Russie - Politique

COMMÉMORATION

Russie, le centenaire de la Révolution en sourdine

Par Emmanuel Grynszpan, correspondant à Moscou · Le Journal des Arts

Le 31 octobre 2017 - 1201 mots

Les commémorations officielles, notamment artistiques, de la révolution bolchévique de 1917 sont bien maigres, faisant écho à l’embarras du pouvoir à l’égard de la période soviétique. Les artistes actuels sont tout aussi réticents à traiter le sujet.

Moscou. Pour un événement qui a changé la face du monde et bouleversé comme aucun autre la Russie, la révolution de 1917 n’inspire guère les artistes russes actuels. Leur silence fait écho au profond malaise de l’élite russe face à l’un des épisodes les plus dramatiques de l’histoire russe. Mais le centenaire de la révolution est trop important pour être ignoré, surtout dans un pays adorant les célébrations fastueuses.
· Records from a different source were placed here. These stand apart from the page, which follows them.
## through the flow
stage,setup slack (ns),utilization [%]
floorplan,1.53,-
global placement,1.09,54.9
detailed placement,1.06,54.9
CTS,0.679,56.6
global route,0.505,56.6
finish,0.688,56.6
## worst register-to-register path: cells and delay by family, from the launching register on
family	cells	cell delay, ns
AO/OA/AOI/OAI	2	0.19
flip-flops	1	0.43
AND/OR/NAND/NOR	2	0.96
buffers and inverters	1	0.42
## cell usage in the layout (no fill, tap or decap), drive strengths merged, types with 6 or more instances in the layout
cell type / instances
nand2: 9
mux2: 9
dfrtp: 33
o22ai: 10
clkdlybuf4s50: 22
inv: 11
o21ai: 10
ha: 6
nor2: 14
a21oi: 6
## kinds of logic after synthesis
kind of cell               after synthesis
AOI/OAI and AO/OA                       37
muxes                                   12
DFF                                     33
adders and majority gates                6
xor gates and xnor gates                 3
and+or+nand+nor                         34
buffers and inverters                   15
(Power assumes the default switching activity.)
Un programme officiel bien maigre
Aucune célébration ni commémoration publique ne sont organisées par les autorités russes, qui ont alloué en tout et pour tout l’équivalent de 750 000 euros pour des événements plus ou moins confidentiels liés à la révolution de 1917. Le programme officiel comprend dix-sept expositions organisées par des institutions publiques, des publications et des cycles de conférences confinés aux spécialistes. À l’exception de l’exposition « Un certain 1917 », organisée par la galerie Tretiakov (jusqu’au 14 janvier) et qui a été relayée dans les médias grâce à la qualité des œuvres, les expositions présentent des archives avec une approche strictement documentaire, la plus neutre possible, et destinée visiblement à un public féru d’histoire. À la galerie Tretiakov, les critiques russes ont apprécié l’approche englobant tous les styles d’époque (des « attardés de l’impressionnisme » aux avant-gardistes), mais ont déploré que seule une petite poignée d’œuvres évoque directement la révolution, dont la plupart tombent « à côté » et croisent les événements sans les voir.
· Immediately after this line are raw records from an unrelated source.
$ cat config.mk
export PLATFORM = sky130hd
export DESIGN_NAME = countdown_timer
export DESIGN_NICKNAME = d
export VERILOG_FILES = /design/src/rtl/timer_pkg.sv /design/src/rtl/dec_n.sv /design/src/rtl/countdown_timer.sv
export SDC_FILE = /design/constraint.sdc
export NUM_CORES = 1
export LEC_CHECK = 0
export BUFFER_PORTS_ARGS = -buffer_cell sky130_fd_sc_hd__clkbuf_2
export CAP_MARGIN = 40
export CORE_UTILIZATION = 50
export DETAILED_ROUTE_END_ITERATION = 16
export PLACE_DENSITY_LB_ADDON = 0.3
export SETUP_SLACK_MARGIN = 0.15
export SKIP_CTS_REPAIR_TIMING = 1
export SYNTH_ARGS = -nofsm -noshare
export SYNTH_HDL_FRONTEND = slang
export SYNTH_HIERARCHICAL = 1
export SYNTH_SLANG_ARGS = --single-unit
$ cat constraint.sdc
create_clock -name clk -period 4.4 [get_ports clk]
set_clock_uncertainty 0.1 [all_clocks]
set_input_delay 1.32 -clock clk [delete_from_list [all_inputs] [get_ports clk]]
set_output_delay 1.32 -clock clk [all_outputs]
set_load 0.005 [all_outputs]
$ cat src/rtl/timer_pkg.sv
// Shared types and defaults for the timing/sequencing counter blocks.
package timer_pkg;

  localparam int unsigned DEFAULT_WIDTH = 8;

  typedef enum logic {
    IDLE = 1'b0,
    RUN  = 1'b1
  } state_e;

endpackage : timer_pkg

$ cat src/rtl/dec_n.sv
// Combinational WIDTH-bit decrementer: ripple adder of the operand with all-ones.
// borrow_n is the adder carry-out, high whenever a != 0 (no borrow taken).
module dec_n
  import timer_pkg::*;
#(
  parameter int unsigned WIDTH = DEFAULT_WIDTH
) (
  input  logic [WIDTH-1:0] a,
  output logic [WIDTH-1:0] y,
  output logic             borrow_n
);

  localparam logic [WIDTH-1:0] ONES = '1;

  logic [WIDTH:0] carry;

  // Full-adder chain with b tied to ONES and carry-in of zero.
  always_comb begin
    carry = '0;
    y     = '0;
    for (int unsigned i = 0; i < WIDTH; i++) begin
      y[i]         = a[i] ^ ONES[i] ^ carry[i];
      carry[i + 1] = (a[i] & ONES[i]) | (a[i] & carry[i]) | (ONES[i] & carry[i]);
    end
    borrow_n = carry[WIDTH];
  end

endmodule : dec_n

$ cat src/rtl/countdown_timer.sv
// Loadable down-counter with a one-cycle registered done pulse on expiry.
// Define COUNTDOWN_TIMER_AUTO_RELOAD_EN to reload from the start value and run periodically.
module countdown_timer
  import timer_pkg::*;
#(
  parameter int unsigned WIDTH = DEFAULT_WIDTH
) (
  input  logic             clk,
  input  logic             rst,
  input  logic             load,
  input  logic [WIDTH-1:0] load_val,
  input  logic             en,
  input  logic             abort,
  output logic [WIDTH-1:0] out,
  output logic             busy,
  output logic             done
);

  state_e           state_q, state_d;
  logic [WIDTH-1:0] out_q, out_d;
  logic             done_q, done_d;
  logic [WIDTH-1:0] dec_y;
  logic             dec_nz;
  logic             expire_c;

  dec_n #(.WIDTH(WIDTH)) u_dec (
    .a        (out_q),
    .y        (dec_y),
    .borrow_n (dec_nz)
  );

  // out_q == 1 exactly when the decrement result is zero without a borrow.
  assign expire_c = dec_nz && (dec_y == '0);

`ifdef COUNTDOWN_TIMER_AUTO_RELOAD_EN
  logic [WIDTH-1:0] reload_q, reload_d;

  always_ff @(posedge clk or posedge rst) begin
    if (rst) begin
      reload_q <= '0;
    end else begin
      reload_q <= reload_d;
    end
  end
`endif

  always_ff @(posedge clk or posedge rst) begin
    if (rst) begin
      state_q <= IDLE;
      out_q   <= '0;
      done_q  <= 1'b0;
    end else begin
      state_q <= state_d;
      out_q   <= out_d;
      done_q  <= done_d;
    end
  end

  // Next state: load beats abort beats counting; idle never decrements.
  always_comb begin
    state_d = state_q;
    out_d   = out_q;
    done_d  = 1'b0;
`ifdef COUNTDOWN_TIMER_AUTO_RELOAD_EN
    reload_d = reload_q;
`endif
    if (load) begin
      out_d   = load_val;
      state_d = (load_val != '0) ? RUN : IDLE;
`ifdef COUNTDOWN_TIMER_AUTO_RELOAD_EN
      reload_d = load_val;
`endif
    end else if (abort) begin
      state_d = IDLE;
    end else if ((state_q == RUN) && en) begin
      if (expire_c) begin
        done_d = 1'b1;
`ifdef COUNTDOWN_TIMER_AUTO_RELOAD_EN
        out_d  = reload_q;
`else
        out_d   = dec_y;
        state_d = IDLE;
`endif
      end else begin
        out_d = dec_y;
      end
    end
  end

  assign out  = out_q;
  assign busy = (state_q == RUN);
  assign done = done_q;

endmodule : countdown_timer

Yosys cells after proc, flatten, opt, wreduce, memory -nomap -nowiden
Cells that the tools add are included.

Register bits: 10. Bits of input ports: 13. Output and inout port bits: 10. Logic and storage cells: 61.

Eq/ne operators: 1. Multiplexer cells: 12. Bitwise gates (word level): 36. Reductions and logical operators: 9.

Operators by type and width (count): $mux W8 (3); $or A1 B1 Y1 (14); $mux W1 (9); $logic_not A8 Y1 (1); $not A1 Y1 (8); $reduce_bool A8 Y1 (1); $and A1 B1 Y1 (7); $xor A1 B1 Y1 (7); $reduce_bool A3 Y1 (2); $reduce_and A2 Y1 (2); $logic_and A1 B1 Y1 (2); $ne A2 B2 Y1 const B (1); $reduce_bool A2 Y1 (1).

Depth between registers and ports, before layout
Gate-level depths: netlist of run 1.

Depth after elaboration: 26. Mapped depth: 12. Mapped depth without buffers: 12.

Cells and area by module
Netlist of run 1, hierarchy kept.

Modules (own cells, without submodules): countdown_timer (times used 1, cells each 40, area each 564.3 µm², seq. area each 250.2 µm²); dec_n (times used 1, cells each 23, area each 147.6 µm², seq. area each 0.0 µm²).

Worst setup path after synthesis of run 1
Ideal clock, no wire load.

Path kind: register to register. Start: register out_q[0], in the netlist out[0]. End: register out_q[7], in the netlist out[7]. Setup time: 0.125 ns. Data arrival time: 2.258 ns. Data required time: 4.175 ns. Setup slack: 1.918 ns. Cell stages (with the launch flop): 12. Buffers on the path: 0. Period minus slack after synthesis: 2.482 ns. Cell sequence: dfrtp_1 > inv_1 > ha_1 > ha_1 > ha_1 > ha_1 > ha_1 > ha_1 > ha_1 > inv_1 > mux2_4 > mux2_2.

Word-level cells in the longest chain between the ends: 22.

RTL lines: from (decl) (line countdown_timer.sv:20) `logic [WIDTH-1:0] out_q, out_d;`; from (signal assigned) (line countdown_timer.sv:54) `out_q <= out_d;`; $and A1 B1 Y1 (line dec_n.sv:23) `carry[i + 1] = (a[i] & ONES[i]) | (a[i] & carry[i]) | (ONES[i] & carry[i]);`; $or A1 B1 Y1 (line dec_n.sv:23); $or A1 B1 Y1 (*) (line dec_n.sv:23); $and A1 B1 Y1 (line dec_n.sv:23); $or A1 B1 Y1 (line dec_n.sv:23); $or A1 B1 Y1 (*) (line dec_n.sv:23); $and A1 B1 Y1 (line dec_n.sv:23); $or A1 B1 Y1 (line dec_n.sv:23); (+7 left out); $and A1 B1 Y1 (line dec_n.sv:23); $or A1 B1 Y1 (line dec_n.sv:23); $or A1 B1 Y1 (*) (line dec_n.sv:23); $xor A1 B1 Y1 (*) (line dec_n.sv:22) `y[i] = a[i] ^ ONES[i] ^ carry[i];`; via dec_y[7] (line countdown_timer.sv:22) `logic [WIDTH-1:0] dec_y;`; $mux W8 (*) (line countdown_timer.sv:75) `end else if ((state_q == RUN) && en) begin`; $mux W8 (*) (line countdown_timer.sv:73) `end else if (abort) begin`; $mux W8 (*) (line countdown_timer.sv:67) `if (load) begin`.

The timed path passes the listed nets; every way through them passes the cells marked *. The select of a mux whose other input is x is not followed. A chain may end at the register's enable or synchronous reset.

Final worst setup path of run 1
Start: register out_q[0], in the netlist out[0]. End: register state_q, in the netlist busy.

Elaborated cells between the ends (all ways): 33. Those cells by class: 29 x bitwise; 4 x reduce/logical.

RTL lines: $not A1 Y1 (no source line); via dec_y[0] (line countdown_timer.sv:22); $logic_not A8 Y1 (line countdown_timer.sv:33) `assign expire_c = dec_nz && (dec_y == '0);`; $logic_and A1 B1 Y1 (line countdown_timer.sv:33); $reduce_bool A3 Y1 (no source line); $reduce_and A2 Y1 (no source line); to (signal assigned) (line countdown_timer.sv:53) `state_q <= state_d;`; to (decl) (line countdown_timer.sv:19) `state_e state_q, state_d;`.

The timed path passes the listed nets, and every way through them passes these cells.

==> impl_metrics.sql, run 1 <==
INSERT INTO impl_metrics (metric_group, metric, value, unit) VALUES
('final_layout', 'leading_cell_type_in_the_layout_fill_and_taps_excluded', 'sky130_fd_sc_hd__clkbuf_2', ''),
('final_layout', 'final_cell_mix', 'sky130_fd_sc_hd__clkbuf_2, sky130_fd_sc_hd__inv_1, sky130_fd_sc_hd__dfrtp_1', ''),
('yosys', 'yosysSeqAreaShare', '35.1', '%'),
('route', 'post_dr_vias_cell', '5.12', ''),
('timing', 'finalSetupViolations', '0', ''),
('global_route', 'total_grt_usage', '20.7', '%'),
('timing', 'timing.slew.headroom', '73.4', '%'),
('route', 'drc', '0', ''),
('worst_setup_path', 'cp_data_arrival_time', '2710', 'ps'),
('run_status', 'outcome', 'finished clean', ''),
('final_layout', 'share_of_cells_above_drive_strength_1', '48.9', '%'),
('route', 'drt_pre_antenna_iters', '2', ''),
('global_route', 'number_of_global_route_vias_before_repair', '505', ''),
('die', 'top_level_ports', '23', ''),
('final_layout', 'area_growth_from_synthesis_to_final_layout', '21.6', '%'),
('global_route', 'gr-usage-met3', '5.11', '%'),
('route', 'drtIter0Drc', '5', ''),
('clock_network', 'clk_transition_reported_paths', '80', 'ps'),
('clock_network', 'tritoncts_clock_tree', 'done', ''),
('global_route', 'grt_overflow_total', '0', ''),
('worst_hold_path', 'worst_hold_path_type', 'reg -> reg', ''),
('die', 'fp.dieArea', '1580', 'sq um'),
('route', 'post_drt_wl_per_cell', '12.3', 'um'),
('worst_setup_path', 'timing_worst_setup_path_type', 'reg -> reg', ''),
('timing', 'timing.final.crit_share', '60.2', '%'),
('global_route', 'grt.met2_usage', '34.0', '%'),
('worst_setup_path', 'critical_path_required', '4460', 'ps'),
('clock_network', 'clock_tree.buffer_depth', '2', ''),
('power', 'powerDensity', '463', 'nW/um^2'),
('placed_design', 'finalWeightedCongestion', '0.739', ''),
('die', 'fp.dieH', '39.7', 'um'),
('global_route', 'gr-max-usage-layer', 'met2', ''),
('clock_network', 'tritoncts_num_sinks', '10', ''),
('clock_network', 'tritoncts.num_buffers', '3', ''),
('worst_setup_path', 'critical_path.max_fanout', '3', ''),
('die', 'core_area', '1320', 'sq um'),
('yosys', 'syn_avg_cell_area', '11.3', 'sq um'),
('global_route', 'use_met1', '24.7', '%'),
('yosys', 'synth.lib_cells_used.distinct', '14', ''),
('clock_network', 'cts_htree_levels', '1', ''),
('yosys', 'synth.yosys.warnings', '6', ''),
('worst_setup_path', 'crit_path_end_kind', 'flip-flop', ''),
('route', 'dr_total_vias', '527', ''),
('die', 'rows', '13', ''),
('timing', 'grt_setup_unrepaired', 'false', ''),
('timing', 'achievable-frequency', '377', 'MHz'),
('route', 'detail-route-antenna-nets', '0', ''),
('route', 'wl', '1.26', 'mm'),
('global_route', 'grt_max_degree', '12', ''),
('global_route', 'initial_antenna_violation_count', '0', ''),
('final_layout', 'antenna-diode-count', '0', ''),
('worst_hold_path', 'hold_start', 'out[5]', ''),
('yosys', 'synth_fp_nets', '83', ''),
('timing', 'totalNegativeSetupSlack', '0', 'ps'),
('die', 'initial_core_util', '54.0', '%'),
('die', 'die-width', '39.7', 'um'),
('timing', 'fin_worst_hold_slack', '433', 'ps'),
('placed_design', 'buffer_ports.inserted', '22', ''),
('yosys', 'synthCells', '63', ''),
('timing', 'worstMarginPinSlew', '398', 'ps'),
('timing', 'finalCriticalPeriod', '2650', 'ps'),
('worst_setup_path', 'crit_path_start', 'out[0]', ''),
('timing', 'final_max_slew_viol_count', '0', ''),
('final_layout', 'fin_nets', '109', ''),
('worst_setup_path', 'setup.worst_path.start_class', 'flip-flop', ''),
('clock_network', 'clkLatencyLatePin', '260', 'ps'),
('worst_setup_path', 'r2r-start', 'out[0]', ''),
('power', 'cellLeakagePower', '0.502', 'nW'),
('run', 'max_cap_viol_count', '0', ''),
('final_layout', 'stdcell_area', '866', 'sq um'),
('placed_design', 'detailed_place_hpwl', '1.02', 'mm'),
('clock_network', 'clock_tree.root_cell', 'sky130_fd_sc_hd__clkbuf_4', ''),
('timing', 'final-hold-violation-count', '0', ''),
('yosys', 'netlist_area', '712', 'sq um'),
('yosys', 'ys_seq_elements', '10', ''),
('global_route', 'grt_first_pass_wirelength', '2.08', 'mm'),
('placed_design', 'placement.cell_area', '830', 'sq um'),
('power', 'max-vdd-ir-drop', '235', 'uV');
-- worst max-delay path, cell delays in order (launching register included) --
cell	delay, ps
sky130_fd_sc_hd__dfrtp_1	360
sky130_fd_sc_hd__inv_1	80
sky130_fd_sc_hd__ha_1	200
sky130_fd_sc_hd__ha_1	180
sky130_fd_sc_hd__ha_1	180
sky130_fd_sc_hd__ha_1	180
sky130_fd_sc_hd__ha_1	180
sky130_fd_sc_hd__ha_1	270
sky130_fd_sc_hd__inv_1	50
sky130_fd_sc_hd__nor4b_1	350
sky130_fd_sc_hd__nand4_1	170
sky130_fd_sc_hd__a41o_1	260
-- cells by family (layout without fill, tap and decap cells) --
| family | Yosys count | in the layout | share of synthesized area [%] |
|---|---|---|---|
| compound gates | 3 | 3 | 5.10 |
| fa+ha+maj | 7 | 7 | 12.3 |
| buf+inv | 20 | 45 | 11.6 |
| flops | 10 | 10 | 35.1 |
| mux | 16 | 16 | 29.5 |
| simple gates | 7 | 7 | 6.33 |
-- sequential cells by signal, summed over array words and instances (netlist names) --
signal / flops
busy: 1
done: 1
out: 8
-- cell type report --
type                            instances  area [sq um]
Multi-Input combinational cell         33           379
Clock buffer                            4          36.3
Inverter                               19          71.3
Fill cell                             111           452
Tap cell                               15          18.8
Timing Repair Buffer                   22           110
Sequential cell                        10           250
-- Yosys cell counts --
cell type,instances,area share (%)
sky130_fd_sc_hd__inv_1,19,10
sky130_fd_sc_hd__dfrtp_1,10,35
sky130_fd_sc_hd__mux2_2,8,13
sky130_fd_sc_hd__mux2_4,8,17
sky130_fd_sc_hd__ha_1,7,12
sky130_fd_sc_hd__nor4_1,2,1.8
sky130_fd_sc_hd__nor4b_1,2,2.5
sky130_fd_sc_hd__a21oi_1,1,0.70
sky130_fd_sc_hd__a31oi_4,1,3.0
sky130_fd_sc_hd__a41o_1,1,1.4
sky130_fd_sc_hd__buf_6,1,1.6
sky130_fd_sc_hd__nand4_1,1,0.88
sky130_fd_sc_hd__nor2_1,1,0.53
sky130_fd_sc_hd__nor3_1,1,0.70
-- through the flow --
step                cells  total power [mW]  worst slack [ps]  util (%)
finish                103             0.400              1750      65.7
global placement       99             0.310              1830      63.0
detailed placement     99             0.318              1730      63.0
global route          103             0.433              1510      65.7
floorplan              63             0.261              1920         -
CTS                   103             0.405              1720      65.7
-- power by group --
part	switching, mW	internal, mW	leakage (nW)
registers	0.0190	0.119	0.119
clock network	0.0348	0.0502	0.0210
logic	0.0790	0.0983	0.362
-- final timing paths --
kind	to	slack, ps	cells after the start
min in group asynchronous	out[4]	900	2
worst min-delay path	out[5]	430	1
worst max-delay path	busy	1750	11
worst max register to register	busy	1750	11
worst min register to register	out[5]	430	1
max in group asynchronous	out[3]	3010	2
-- metal layers --
metal	part of all wire, %	up-vias
met5	0	-
met4	0.95	0
met3	5.8	2
met2	48	18
met1	45	245
li1	-	262
No activity file was read; power rests on OpenSTA's default activity.
==> run 2, diff against run 1 <==
--- a/config.mk
+++ b/config.mk
@@ -7,7 +7,7 @@
 export LEC_CHECK = 0
 export BUFFER_PORTS_ARGS = -buffer_cell sky130_fd_sc_hd__clkbuf_2
 export CAP_MARGIN = 40
-export CORE_UTILIZATION = 50
+export CORE_UTILIZATION = 48
 export DETAILED_ROUTE_END_ITERATION = 16
 export PLACE_DENSITY_LB_ADDON = 0.3
 export SETUP_SLACK_MARGIN = 0.15
==> constraint.sdc (replaced) <==
create_clock -name clk -period 2.7 [get_ports clk]
set_clock_uncertainty 0.1 [all_clocks]
set_input_delay 0.81 -clock clk [delete_from_list [all_inputs] [get_ports clk]]
set_output_delay 0.81 -clock clk [all_outputs]
set_load 0.005 [all_outputs]
==> run 2 against run 1 <==
Net effect: clock power increased by 20%; utilization up 1.2 points; routed wire length rose by 3.5%; power grew 60%; worst hold slack got worse by 29 ps; first-iteration DRC count decreased by 80%; critical endpoint is now out[7]; largest cell class unchanged.
==> impl_metrics.sql, run 2 (same netlist as run 1, synthesis figures left out) <==
INSERT INTO impl_metrics (metric_group, metric, value, unit) VALUES
('clock_network', 'cts_htree_levels', '1', ''),
('power', 'cellLeakagePower', '0.497', 'nW'),
('final_layout', 'filler_cell_count', '106', ''),
('run_status', 'outcome', 'finished clean', ''),
('die', 'fp.dieArea', '1640', 'sq um'),
('power', 'p_int', '420', 'uW'),
('final_layout', 'seqCellArea', '250', 'sq um'),
('final_layout', 'final_cell_mix', 'sky130_fd_sc_hd__clkbuf_2, sky130_fd_sc_hd__inv_1, sky130_fd_sc_hd__dfrtp_1', ''),
('clock_network', 'clock_tree.buffer_depth', '2', ''),
('worst_setup_path', 'setup.worst_path.start_class', 'flip-flop', ''),
('global_route', 'total_grt_usage', '19.6', '%'),
('timing', 'final-hold-violation-count', '0', ''),
('die', 'die-width', '40.5', 'um'),
('clock_network', 'tritoncts.num_buffers', '3', ''),
('worst_setup_path', 'cp_data_arrival_time', '2510', 'ps'),
('power', 'total_power', '641', 'uW'),
('placed_design', 'finalWeightedCongestion', '0.693', ''),
('final_layout', 'postLayoutCoreUtil', '66.9', '%'),
('clock_network', 'clk_transition_reported_paths', '60', 'ps'),
('power', 'switching_share_of_total_power', '34.5', '%'),
('die', 'fp.dieH', '40.5', 'um'),
('clock_network', 'clock_tree.root_cell', 'sky130_fd_sc_hd__clkbuf_4', ''),
('worst_hold_path', 'worst_hold_path_type', 'in -> async', ''),
('die', 'core_area', '1330', 'sq um'),
('worst_setup_path', 'timing_worst_setup_path_type', 'reg -> reg', ''),
('worst_setup_path', 'worst_path_most_repeated_cell', 'sky130_fd_sc_hd__ha_2', ''),
('global_route', 'number_of_global_route_vias_before_repair', '468', ''),
('worst_setup_path', 'series_of_cell_instances_along_the_critical_path', 'inv_2 -> ha_2 -> ha_1 -> ha_2 -> ha_2 -> ha_2 -> ha_2 -> ha_1 -> inv_1 -> mux2_4 -> mux2_2', ''),
('run', 'max_cap_viol_count', '0', ''),
('placed_design', 'detailed_place_hpwl', '987', 'um'),
('placed_design', 'buffer_ports.inserted', '22', ''),
('timing', 'fin_worst_hold_slack', '404', 'ps'),
('die', 'rows', '13', ''),
('final_layout', 'largest_reg_flops', '8', ''),
('timing', 'worstMarginPinSlew', '415', 'ps'),
('final_layout', 'fin_nets', '111', ''),
('power', 'power.switching', '221', 'uW'),
('route', 'drtIter0Drc', '1', ''),
('timing', 'timing.final.crit_share', '91.0', '%'),
('route', 'detail-route-antenna-nets', '0', ''),
('route', 'drc', '0', ''),
('timing', 'grt_setup_unrepaired', 'false', ''),
('global_route', 'initial_antenna_violation_count', '0', ''),
('route', 'wl', '1.31', 'mm'),
('global_route', 'grt_first_pass_wirelength', '1.99', 'mm'),
('power', 'register_share_of_total_power', '35.2', '%'),
('timing', 'final_max_slew_viol_count', '0', ''),
('clock_network', 'tritoncts_num_sinks', '10', ''),
('power', 'power_frac_clock', '15.8', '%'),
('route', 'post_dr_vias_cell', '5.01', ''),
('timing', 'finalSetupViolations', '0', ''),
('final_layout', 'antenna-diode-count', '0', ''),
('final_layout', 'leading_cell_type_in_the_layout_fill_and_taps_excluded', 'sky130_fd_sc_hd__clkbuf_2', ''),
('worst_setup_path', 'critical-path-slowest-cell', 'sky130_fd_sc_hd__dfrtp_1', ''),
('clock_network', 'clkLatencyLatePin', '260', 'ps'),
('global_route', 'grt_overflow_total', '0', ''),
('worst_setup_path', 'cp_slowest_stage_delay', '370', 'ps'),
('final_layout', 'area_growth_from_synthesis_to_final_layout', '25.3', '%'),
('power', 'max-vdd-ir-drop', '361', 'uV'),
('final_layout', 'fin_cells', '104', ''),
('route', 'post_drt_wl_per_cell', '12.6', 'um'),
('global_route', 'grt_max_degree', '12', ''),
('worst_setup_path', 'crit_path_end_kind', 'flip-flop', ''),
('die', 'top_level_ports', '23', ''),
('die', 'initial_core_util', '53.4', '%'),
('final_layout', 'multi_input_comb_area', '404', 'sq um'),
('timing', 'achievable-frequency', '407', 'MHz'),
('clock_network', 'tritoncts_clock_tree', 'done', ''),
('worst_setup_path', 'critical_path.max_fanout', '3', ''),
('worst_setup_path', 'critical_path_required', '2750', 'ps'),
('power', 'pwr-share-comb', '48.9', '%'),
('timing', 'totalNegativeSetupSlack', '0', 'ps'),
('final_layout', 'share_of_cells_above_drive_strength_1', '58.4', '%'),
('placed_design', 'placed_cells', '99', ''),
('timing', 'finalCriticalPeriod', '2460', 'ps'),
('route', 'drt_pre_antenna_iters', '2', ''),
('power', 'powerDensity', '719', 'nW/um^2'),
('timing', 'timing.slew.headroom', '72.3', '%'),
('route', 'dr_total_vias', '521', '');
-- run 2: cell types whose count changed in the layout (fill, tap and decap cells not counted), sizes merged --
cell    previous run  this run
clkbuf            26        25
buf                0         2
-- run 2: final timing paths --
check,from,to,slack [ps],cells after the start
worst max register to register,out[0],out[7],240,11
worst min register to register,out[5],out[5],430,1
max in group asynchronous,rst,done,1800,2
min in group clk,out[5],out[5],430,1
worst min-delay path,rst,out[3],400,2
worst max-delay path,out[0],out[7],240,11
-- run 2: per-layer routing --
layer,wire length [um],share of wire [%],up-vias,global-route usage (%)
met5,0,0,-,0
met4,26,2.0,0,12.5
met3,75,5.7,4,5.00
met2,568,43,20,29.0
met1,637,49,232,25.0
li1,-,-,265,-
-- run 2: worst max-delay path: cells and delay by family, from the launching register on --
family / cells / cell delay [ps]
DFF: 1 / 370
buffers and inverters: 2 / 100
muxes: 2 / 500
adders and majority gates: 7 / 1240
-- run 2: power by group through the flow --
stage,Sequential [mW],Clock (mW),Combinational (mW)
floorplan,0.230,0,0.195
global placement,0.226,0,0.279
detailed placement,0.228,0,0.288
CTS,0.225,0.108,0.289
global route,0.234,0.117,0.363
finish,0.226,0.102,0.314
-- run 2: final cells by class --
cell class | instances | area share [%]
clock buffer | 3 | 2.52
multi-input combinational | 33 | 45.3
inverter | 19 | 7.99
sequential | 10 | 28.1
tap | 15 | 2.10
timing repair buffer | 24 | 14.0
Hors programme officiel, l’Ermitage de Saint-Pétersbourg consacre une exposition « Le Palais d’hiver en 1917, l’histoire est passée par là » (du 26 octobre au 4 février) s’intéressant aux dégâts subis par le bâtiment et sa collection durant les événements d’octobre. Un simple constat. Le Musée multimédia de Moscou (dirigé par Olga Sviblova) choisit la photographie pour dresser aussi un constat intitulé « 100 faits sur 1917 » (exposition itinérante à travers le pays). Seul le Musée Juif de Moscou invite les visiteurs à s’interroger sur les conséquences (positives et négatives) avec « Liberté pour tous ? Histoire d’un peuple durant les années de la révolution » (17 octobre-14 janvier), une réflexion historique illustrée par des peintures de Robert Falk, El Lissitzky et Marc Chagall.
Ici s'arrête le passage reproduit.